[MATERIAL FOR THE TASK Boundary: Start]

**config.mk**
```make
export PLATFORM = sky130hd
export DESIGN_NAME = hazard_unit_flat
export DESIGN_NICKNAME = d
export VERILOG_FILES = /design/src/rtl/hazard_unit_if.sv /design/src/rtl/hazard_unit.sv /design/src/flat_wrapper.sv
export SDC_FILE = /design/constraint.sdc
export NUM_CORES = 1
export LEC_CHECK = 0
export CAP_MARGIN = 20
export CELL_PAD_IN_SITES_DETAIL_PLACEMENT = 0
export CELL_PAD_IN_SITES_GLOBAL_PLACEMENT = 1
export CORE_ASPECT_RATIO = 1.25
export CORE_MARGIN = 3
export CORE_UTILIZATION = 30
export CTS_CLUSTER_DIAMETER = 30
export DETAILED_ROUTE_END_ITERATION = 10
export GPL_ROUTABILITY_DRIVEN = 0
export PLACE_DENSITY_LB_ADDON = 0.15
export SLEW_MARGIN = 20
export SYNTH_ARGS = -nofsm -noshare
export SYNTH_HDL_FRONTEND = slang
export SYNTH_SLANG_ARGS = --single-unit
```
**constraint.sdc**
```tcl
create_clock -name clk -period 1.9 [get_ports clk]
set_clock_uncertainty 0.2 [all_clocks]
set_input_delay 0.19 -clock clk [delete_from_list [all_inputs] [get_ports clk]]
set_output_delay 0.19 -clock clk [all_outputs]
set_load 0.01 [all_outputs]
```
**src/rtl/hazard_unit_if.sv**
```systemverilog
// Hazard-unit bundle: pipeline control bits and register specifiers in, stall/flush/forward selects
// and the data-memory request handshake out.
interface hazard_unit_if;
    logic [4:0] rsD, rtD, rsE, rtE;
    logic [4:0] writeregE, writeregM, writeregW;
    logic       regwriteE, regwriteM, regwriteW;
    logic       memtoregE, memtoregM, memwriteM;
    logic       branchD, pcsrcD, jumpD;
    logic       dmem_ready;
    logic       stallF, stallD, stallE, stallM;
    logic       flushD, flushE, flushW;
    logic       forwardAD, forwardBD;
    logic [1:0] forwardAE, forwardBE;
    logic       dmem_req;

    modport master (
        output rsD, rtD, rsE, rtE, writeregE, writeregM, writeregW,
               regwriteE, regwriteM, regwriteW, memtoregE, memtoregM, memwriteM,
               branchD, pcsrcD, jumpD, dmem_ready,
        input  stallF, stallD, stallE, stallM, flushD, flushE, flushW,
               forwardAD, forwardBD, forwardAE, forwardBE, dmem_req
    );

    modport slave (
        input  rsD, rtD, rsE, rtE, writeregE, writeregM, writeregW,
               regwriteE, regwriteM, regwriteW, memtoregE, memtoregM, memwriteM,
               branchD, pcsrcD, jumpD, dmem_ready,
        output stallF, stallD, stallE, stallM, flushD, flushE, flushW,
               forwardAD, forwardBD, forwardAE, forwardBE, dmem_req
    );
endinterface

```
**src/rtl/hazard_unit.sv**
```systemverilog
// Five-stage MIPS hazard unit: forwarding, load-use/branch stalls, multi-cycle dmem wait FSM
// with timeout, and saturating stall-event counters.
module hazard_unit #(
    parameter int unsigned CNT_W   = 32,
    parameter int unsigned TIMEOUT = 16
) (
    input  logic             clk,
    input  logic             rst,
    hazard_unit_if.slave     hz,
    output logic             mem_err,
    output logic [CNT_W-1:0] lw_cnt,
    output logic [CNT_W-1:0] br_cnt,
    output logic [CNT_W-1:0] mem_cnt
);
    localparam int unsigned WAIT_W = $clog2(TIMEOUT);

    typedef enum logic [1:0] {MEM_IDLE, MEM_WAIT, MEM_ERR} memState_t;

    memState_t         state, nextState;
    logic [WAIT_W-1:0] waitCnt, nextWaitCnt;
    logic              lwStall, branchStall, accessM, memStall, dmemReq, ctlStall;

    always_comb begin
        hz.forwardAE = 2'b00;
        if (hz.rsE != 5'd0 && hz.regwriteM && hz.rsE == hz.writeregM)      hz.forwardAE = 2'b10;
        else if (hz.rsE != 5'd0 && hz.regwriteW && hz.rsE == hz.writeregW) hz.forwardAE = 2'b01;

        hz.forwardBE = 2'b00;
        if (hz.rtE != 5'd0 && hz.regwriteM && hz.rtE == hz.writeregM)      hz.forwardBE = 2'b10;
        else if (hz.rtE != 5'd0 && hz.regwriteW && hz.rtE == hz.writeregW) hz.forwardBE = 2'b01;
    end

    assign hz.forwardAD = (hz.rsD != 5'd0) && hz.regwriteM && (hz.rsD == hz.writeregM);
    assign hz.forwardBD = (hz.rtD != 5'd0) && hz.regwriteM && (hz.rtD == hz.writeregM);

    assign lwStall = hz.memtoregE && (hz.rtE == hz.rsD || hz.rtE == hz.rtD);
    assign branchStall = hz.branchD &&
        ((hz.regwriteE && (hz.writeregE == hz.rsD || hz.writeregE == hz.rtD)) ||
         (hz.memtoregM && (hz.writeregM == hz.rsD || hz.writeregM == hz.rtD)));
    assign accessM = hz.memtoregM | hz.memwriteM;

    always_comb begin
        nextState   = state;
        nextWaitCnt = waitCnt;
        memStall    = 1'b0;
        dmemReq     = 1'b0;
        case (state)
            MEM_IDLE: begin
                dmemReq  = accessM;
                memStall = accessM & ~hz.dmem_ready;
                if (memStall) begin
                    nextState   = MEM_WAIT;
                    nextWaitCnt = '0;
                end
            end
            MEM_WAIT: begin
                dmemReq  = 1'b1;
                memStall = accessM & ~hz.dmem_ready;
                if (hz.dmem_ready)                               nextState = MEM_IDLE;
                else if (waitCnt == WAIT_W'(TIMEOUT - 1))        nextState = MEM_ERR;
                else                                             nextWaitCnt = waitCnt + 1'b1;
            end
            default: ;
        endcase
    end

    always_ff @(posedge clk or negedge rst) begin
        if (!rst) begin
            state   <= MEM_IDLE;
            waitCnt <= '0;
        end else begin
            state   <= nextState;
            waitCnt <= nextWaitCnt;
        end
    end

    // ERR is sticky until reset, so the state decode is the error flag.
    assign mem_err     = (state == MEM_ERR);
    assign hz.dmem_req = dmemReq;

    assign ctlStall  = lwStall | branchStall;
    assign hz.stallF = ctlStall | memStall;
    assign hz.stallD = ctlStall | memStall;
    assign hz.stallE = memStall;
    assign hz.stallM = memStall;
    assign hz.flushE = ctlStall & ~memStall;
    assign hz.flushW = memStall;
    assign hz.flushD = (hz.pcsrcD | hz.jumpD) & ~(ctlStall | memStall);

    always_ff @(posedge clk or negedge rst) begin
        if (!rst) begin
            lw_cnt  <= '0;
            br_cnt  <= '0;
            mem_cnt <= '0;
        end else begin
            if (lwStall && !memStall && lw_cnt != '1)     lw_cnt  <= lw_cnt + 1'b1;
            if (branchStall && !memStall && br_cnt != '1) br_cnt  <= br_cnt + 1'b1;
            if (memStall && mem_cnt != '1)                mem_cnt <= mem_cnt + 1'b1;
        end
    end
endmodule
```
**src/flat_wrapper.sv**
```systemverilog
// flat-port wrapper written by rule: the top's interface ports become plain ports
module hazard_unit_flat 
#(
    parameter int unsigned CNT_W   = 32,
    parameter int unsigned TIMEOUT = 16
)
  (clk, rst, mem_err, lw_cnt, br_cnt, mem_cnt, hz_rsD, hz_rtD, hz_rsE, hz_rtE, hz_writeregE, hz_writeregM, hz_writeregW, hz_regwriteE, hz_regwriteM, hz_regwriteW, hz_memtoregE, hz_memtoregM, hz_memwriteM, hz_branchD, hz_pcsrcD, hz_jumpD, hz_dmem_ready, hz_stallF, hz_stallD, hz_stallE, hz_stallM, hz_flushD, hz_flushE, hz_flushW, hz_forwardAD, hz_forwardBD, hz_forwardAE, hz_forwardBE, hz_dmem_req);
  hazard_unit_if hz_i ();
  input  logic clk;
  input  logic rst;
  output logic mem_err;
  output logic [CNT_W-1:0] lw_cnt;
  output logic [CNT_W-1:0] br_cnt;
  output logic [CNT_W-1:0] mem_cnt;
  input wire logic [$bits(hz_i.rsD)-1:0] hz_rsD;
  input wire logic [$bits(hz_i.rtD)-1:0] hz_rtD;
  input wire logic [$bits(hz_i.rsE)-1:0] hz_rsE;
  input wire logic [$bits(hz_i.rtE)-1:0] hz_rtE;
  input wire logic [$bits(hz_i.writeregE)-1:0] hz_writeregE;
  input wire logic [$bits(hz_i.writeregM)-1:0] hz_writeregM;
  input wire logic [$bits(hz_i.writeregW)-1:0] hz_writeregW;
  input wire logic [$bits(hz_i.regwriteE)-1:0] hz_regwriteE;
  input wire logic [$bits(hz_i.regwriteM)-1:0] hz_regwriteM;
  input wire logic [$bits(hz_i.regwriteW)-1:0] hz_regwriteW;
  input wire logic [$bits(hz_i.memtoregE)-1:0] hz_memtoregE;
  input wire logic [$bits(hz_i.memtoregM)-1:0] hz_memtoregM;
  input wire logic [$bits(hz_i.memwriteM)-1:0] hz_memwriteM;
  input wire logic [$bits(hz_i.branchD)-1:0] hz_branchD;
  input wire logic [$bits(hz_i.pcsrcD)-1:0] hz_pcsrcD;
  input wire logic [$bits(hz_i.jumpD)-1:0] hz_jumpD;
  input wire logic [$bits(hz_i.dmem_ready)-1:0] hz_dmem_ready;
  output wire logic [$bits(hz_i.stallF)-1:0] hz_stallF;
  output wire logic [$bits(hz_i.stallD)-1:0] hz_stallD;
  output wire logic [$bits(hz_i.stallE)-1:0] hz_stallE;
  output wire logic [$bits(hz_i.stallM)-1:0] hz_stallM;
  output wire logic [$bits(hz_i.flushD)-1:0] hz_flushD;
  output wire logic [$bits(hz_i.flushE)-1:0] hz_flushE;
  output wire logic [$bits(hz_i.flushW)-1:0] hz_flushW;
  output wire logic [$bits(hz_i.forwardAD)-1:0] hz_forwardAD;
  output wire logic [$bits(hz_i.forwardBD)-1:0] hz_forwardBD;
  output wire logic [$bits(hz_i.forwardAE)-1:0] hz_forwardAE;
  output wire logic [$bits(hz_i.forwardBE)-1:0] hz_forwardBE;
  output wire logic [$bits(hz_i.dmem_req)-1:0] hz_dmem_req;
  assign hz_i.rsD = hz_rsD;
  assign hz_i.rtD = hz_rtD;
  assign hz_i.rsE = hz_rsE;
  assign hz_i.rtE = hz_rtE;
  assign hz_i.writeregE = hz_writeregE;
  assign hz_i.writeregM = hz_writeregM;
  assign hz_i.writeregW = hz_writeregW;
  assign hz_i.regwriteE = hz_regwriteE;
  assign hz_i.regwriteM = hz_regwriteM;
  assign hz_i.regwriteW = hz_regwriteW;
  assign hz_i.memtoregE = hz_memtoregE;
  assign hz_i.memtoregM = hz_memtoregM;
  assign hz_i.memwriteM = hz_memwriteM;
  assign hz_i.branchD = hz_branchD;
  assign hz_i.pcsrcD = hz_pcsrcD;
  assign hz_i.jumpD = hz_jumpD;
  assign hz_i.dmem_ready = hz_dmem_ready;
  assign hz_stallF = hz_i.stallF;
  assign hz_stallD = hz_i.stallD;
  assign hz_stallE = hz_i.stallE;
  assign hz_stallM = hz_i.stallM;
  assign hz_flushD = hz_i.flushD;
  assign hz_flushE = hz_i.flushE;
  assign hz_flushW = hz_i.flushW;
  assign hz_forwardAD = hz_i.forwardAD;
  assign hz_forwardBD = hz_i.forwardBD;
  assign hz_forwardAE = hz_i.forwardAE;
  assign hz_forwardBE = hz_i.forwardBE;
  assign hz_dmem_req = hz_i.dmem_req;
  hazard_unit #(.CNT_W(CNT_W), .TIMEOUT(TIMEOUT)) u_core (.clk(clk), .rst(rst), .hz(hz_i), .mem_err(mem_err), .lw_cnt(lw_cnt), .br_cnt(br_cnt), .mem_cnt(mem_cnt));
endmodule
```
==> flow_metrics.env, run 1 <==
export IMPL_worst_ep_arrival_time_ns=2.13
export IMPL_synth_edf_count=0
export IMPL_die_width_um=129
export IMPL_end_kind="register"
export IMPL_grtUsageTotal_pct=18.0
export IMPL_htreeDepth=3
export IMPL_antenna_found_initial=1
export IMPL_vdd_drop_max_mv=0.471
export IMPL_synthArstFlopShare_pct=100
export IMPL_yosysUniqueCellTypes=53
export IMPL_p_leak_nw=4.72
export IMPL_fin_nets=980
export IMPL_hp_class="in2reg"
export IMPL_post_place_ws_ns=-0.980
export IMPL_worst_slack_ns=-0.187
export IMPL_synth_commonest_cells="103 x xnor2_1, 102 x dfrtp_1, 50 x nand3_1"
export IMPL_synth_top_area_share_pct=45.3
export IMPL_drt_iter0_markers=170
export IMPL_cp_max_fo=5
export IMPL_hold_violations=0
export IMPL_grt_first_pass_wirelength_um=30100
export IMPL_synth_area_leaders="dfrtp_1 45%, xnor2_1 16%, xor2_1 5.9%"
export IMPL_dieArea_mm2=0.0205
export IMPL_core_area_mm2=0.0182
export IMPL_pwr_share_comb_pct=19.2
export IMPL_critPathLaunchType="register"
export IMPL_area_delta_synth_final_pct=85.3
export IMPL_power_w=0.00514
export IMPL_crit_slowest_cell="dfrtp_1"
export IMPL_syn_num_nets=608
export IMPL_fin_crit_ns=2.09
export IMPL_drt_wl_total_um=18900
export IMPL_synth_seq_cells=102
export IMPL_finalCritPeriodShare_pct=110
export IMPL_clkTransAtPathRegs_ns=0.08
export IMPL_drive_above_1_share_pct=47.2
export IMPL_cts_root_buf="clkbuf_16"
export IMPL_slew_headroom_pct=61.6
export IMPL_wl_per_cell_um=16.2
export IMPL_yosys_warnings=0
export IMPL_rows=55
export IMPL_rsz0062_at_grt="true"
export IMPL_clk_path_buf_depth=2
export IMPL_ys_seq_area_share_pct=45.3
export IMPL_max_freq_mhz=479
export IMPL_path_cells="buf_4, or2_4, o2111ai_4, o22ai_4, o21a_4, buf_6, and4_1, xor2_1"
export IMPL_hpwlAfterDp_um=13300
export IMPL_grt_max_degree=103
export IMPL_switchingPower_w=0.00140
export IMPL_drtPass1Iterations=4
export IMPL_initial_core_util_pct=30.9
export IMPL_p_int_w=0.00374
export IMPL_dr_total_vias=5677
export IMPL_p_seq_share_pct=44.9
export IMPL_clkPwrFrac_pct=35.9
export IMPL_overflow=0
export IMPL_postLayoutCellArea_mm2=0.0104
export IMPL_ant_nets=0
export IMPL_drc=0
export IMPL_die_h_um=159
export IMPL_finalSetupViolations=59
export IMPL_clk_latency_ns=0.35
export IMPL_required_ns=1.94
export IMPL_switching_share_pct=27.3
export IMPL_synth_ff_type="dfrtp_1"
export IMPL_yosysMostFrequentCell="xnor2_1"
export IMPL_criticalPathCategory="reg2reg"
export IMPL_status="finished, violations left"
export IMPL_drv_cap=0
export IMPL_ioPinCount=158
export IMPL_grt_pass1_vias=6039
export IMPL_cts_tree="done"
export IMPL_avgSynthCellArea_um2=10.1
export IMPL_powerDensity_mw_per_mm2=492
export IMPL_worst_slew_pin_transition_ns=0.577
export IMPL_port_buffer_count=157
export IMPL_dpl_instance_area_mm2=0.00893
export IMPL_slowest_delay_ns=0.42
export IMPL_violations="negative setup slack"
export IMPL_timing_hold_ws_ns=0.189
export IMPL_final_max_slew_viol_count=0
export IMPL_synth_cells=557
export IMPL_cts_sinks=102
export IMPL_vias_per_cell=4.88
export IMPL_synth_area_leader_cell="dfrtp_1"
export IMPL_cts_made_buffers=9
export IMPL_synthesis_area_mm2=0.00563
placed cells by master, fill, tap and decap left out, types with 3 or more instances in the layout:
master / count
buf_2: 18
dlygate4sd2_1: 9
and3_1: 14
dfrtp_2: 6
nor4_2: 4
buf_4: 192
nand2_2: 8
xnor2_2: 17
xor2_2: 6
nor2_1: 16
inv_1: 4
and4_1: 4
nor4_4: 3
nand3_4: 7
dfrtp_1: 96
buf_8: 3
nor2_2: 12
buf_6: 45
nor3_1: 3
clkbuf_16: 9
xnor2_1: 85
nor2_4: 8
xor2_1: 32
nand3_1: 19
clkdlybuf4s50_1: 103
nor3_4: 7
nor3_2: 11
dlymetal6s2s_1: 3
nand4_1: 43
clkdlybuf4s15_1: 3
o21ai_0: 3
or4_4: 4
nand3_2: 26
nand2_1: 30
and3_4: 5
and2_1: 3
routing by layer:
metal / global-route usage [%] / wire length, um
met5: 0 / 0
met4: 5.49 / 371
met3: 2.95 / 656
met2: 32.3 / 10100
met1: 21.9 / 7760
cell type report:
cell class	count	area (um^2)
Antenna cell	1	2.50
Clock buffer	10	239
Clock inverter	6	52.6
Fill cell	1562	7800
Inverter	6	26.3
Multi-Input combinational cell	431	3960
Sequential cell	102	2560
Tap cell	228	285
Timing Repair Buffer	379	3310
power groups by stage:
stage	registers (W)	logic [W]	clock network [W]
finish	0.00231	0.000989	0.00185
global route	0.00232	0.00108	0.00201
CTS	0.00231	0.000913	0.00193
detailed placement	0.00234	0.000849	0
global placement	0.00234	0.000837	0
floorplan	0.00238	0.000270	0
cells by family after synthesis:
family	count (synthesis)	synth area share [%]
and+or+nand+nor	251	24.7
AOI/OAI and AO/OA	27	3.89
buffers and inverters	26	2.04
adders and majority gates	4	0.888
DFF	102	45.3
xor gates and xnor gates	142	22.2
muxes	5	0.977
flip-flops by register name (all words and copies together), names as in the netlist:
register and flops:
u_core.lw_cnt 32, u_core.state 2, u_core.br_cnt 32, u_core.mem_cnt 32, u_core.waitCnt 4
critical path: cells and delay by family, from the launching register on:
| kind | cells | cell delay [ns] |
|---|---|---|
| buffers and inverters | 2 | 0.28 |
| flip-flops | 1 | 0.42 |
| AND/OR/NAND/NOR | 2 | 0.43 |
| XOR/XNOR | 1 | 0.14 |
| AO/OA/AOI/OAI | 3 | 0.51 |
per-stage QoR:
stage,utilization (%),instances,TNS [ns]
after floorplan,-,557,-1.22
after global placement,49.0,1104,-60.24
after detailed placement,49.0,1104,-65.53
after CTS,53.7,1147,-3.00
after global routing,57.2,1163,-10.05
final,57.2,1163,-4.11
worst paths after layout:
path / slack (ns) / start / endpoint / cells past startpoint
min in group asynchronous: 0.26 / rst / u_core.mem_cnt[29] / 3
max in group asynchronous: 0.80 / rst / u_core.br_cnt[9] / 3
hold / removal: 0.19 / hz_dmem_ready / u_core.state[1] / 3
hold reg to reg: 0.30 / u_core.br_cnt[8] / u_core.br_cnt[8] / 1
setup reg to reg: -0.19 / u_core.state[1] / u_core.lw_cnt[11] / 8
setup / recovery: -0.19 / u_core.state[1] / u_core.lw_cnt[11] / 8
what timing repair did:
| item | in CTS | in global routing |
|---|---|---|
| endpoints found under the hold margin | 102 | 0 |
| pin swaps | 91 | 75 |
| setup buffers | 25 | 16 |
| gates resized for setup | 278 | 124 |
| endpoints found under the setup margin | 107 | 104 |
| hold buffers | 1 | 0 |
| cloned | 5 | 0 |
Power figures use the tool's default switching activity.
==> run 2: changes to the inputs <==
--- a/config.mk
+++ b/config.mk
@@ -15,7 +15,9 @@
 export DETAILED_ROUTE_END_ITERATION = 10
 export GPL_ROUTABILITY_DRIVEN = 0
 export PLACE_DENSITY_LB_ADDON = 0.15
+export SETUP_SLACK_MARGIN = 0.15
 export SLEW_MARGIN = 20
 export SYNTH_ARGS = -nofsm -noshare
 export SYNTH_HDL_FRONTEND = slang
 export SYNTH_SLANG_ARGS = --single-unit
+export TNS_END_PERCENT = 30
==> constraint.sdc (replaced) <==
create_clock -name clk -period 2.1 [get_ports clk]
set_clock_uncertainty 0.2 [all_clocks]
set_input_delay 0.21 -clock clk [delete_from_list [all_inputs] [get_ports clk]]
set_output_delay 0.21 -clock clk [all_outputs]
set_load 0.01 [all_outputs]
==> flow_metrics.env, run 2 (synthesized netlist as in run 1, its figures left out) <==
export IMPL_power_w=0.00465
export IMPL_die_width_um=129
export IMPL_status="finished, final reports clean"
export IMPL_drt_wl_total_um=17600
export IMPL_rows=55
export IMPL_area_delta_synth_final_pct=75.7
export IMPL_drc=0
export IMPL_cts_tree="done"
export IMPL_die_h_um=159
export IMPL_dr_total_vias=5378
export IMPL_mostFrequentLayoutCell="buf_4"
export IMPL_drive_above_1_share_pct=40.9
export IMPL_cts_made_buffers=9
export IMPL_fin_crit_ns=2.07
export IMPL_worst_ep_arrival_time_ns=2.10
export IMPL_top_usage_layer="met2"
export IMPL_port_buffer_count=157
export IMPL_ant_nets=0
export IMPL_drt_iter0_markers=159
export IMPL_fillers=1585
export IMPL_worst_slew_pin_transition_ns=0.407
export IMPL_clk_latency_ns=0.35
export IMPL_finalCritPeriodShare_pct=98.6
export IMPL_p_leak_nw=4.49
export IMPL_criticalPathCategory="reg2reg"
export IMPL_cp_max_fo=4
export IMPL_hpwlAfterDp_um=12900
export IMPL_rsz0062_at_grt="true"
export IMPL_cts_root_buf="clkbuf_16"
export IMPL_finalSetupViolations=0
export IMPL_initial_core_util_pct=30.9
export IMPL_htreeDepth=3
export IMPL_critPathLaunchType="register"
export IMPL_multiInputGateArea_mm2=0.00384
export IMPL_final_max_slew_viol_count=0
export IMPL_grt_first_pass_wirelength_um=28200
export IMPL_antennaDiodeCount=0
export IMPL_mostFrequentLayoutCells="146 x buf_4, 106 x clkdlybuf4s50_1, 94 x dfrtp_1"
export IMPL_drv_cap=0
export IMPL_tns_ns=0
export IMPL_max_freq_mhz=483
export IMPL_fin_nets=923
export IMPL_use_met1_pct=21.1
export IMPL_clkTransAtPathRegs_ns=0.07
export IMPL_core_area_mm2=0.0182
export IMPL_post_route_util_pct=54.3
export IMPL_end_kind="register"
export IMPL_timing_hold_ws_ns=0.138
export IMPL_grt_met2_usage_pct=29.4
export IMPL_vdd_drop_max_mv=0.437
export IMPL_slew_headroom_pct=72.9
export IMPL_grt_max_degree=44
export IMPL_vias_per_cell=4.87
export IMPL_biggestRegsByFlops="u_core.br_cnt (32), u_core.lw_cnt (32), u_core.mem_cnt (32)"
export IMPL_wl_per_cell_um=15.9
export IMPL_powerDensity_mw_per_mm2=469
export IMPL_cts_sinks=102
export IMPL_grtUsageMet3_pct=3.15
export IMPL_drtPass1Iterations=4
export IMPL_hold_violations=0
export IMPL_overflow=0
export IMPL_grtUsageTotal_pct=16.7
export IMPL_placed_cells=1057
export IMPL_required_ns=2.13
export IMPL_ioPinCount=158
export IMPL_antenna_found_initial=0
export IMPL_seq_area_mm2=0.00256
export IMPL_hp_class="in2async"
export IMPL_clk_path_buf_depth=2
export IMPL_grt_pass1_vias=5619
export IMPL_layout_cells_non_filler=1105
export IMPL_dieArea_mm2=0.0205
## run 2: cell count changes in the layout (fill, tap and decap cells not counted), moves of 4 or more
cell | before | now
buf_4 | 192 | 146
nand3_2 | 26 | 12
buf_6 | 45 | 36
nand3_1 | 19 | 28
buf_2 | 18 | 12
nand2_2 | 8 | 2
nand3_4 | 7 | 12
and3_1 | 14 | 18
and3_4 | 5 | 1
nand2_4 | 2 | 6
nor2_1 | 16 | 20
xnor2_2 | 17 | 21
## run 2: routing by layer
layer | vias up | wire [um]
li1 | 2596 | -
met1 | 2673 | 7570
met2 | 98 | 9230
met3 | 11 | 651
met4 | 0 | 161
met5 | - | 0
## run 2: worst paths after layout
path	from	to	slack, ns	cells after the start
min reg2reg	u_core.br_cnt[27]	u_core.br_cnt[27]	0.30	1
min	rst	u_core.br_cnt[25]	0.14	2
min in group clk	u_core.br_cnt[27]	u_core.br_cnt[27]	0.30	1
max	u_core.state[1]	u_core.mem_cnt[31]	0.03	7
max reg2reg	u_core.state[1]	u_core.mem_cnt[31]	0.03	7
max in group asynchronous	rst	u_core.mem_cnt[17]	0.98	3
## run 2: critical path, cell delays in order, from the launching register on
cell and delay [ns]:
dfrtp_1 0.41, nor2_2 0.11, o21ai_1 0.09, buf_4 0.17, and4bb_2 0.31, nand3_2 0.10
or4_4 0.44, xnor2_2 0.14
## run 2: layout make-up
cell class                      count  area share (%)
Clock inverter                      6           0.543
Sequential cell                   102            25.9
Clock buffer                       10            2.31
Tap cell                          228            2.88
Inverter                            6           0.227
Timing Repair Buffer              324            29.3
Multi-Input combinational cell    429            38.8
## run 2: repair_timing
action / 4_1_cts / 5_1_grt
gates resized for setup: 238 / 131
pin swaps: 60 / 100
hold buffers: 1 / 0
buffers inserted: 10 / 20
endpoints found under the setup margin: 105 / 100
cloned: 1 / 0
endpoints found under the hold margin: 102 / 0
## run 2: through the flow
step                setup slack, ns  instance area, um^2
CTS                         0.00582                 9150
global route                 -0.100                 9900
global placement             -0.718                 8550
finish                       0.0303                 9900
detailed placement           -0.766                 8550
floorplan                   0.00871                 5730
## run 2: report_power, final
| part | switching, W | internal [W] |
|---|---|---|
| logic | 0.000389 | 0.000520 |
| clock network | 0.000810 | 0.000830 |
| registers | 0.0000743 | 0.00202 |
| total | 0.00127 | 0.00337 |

[MATERIAL FOR THE TASK Boundary: End]

Using the entries above, repeat only the lines from the one containing "adders and majority" through the one containing "delay [ns] |", end lines included.

adders and majority gates	4	0.888
DFF	102	45.3
xor gates and xnor gates	142	22.2
muxes	5	0.977
flip-flops by register name (all words and copies together), names as in the netlist:
register and flops:
u_core.lw_cnt 32, u_core.state 2, u_core.br_cnt 32, u_core.mem_cnt 32, u_core.waitCnt 4
critical path: cells and delay by family, from the launching register on:
| kind | cells | cell delay [ns] |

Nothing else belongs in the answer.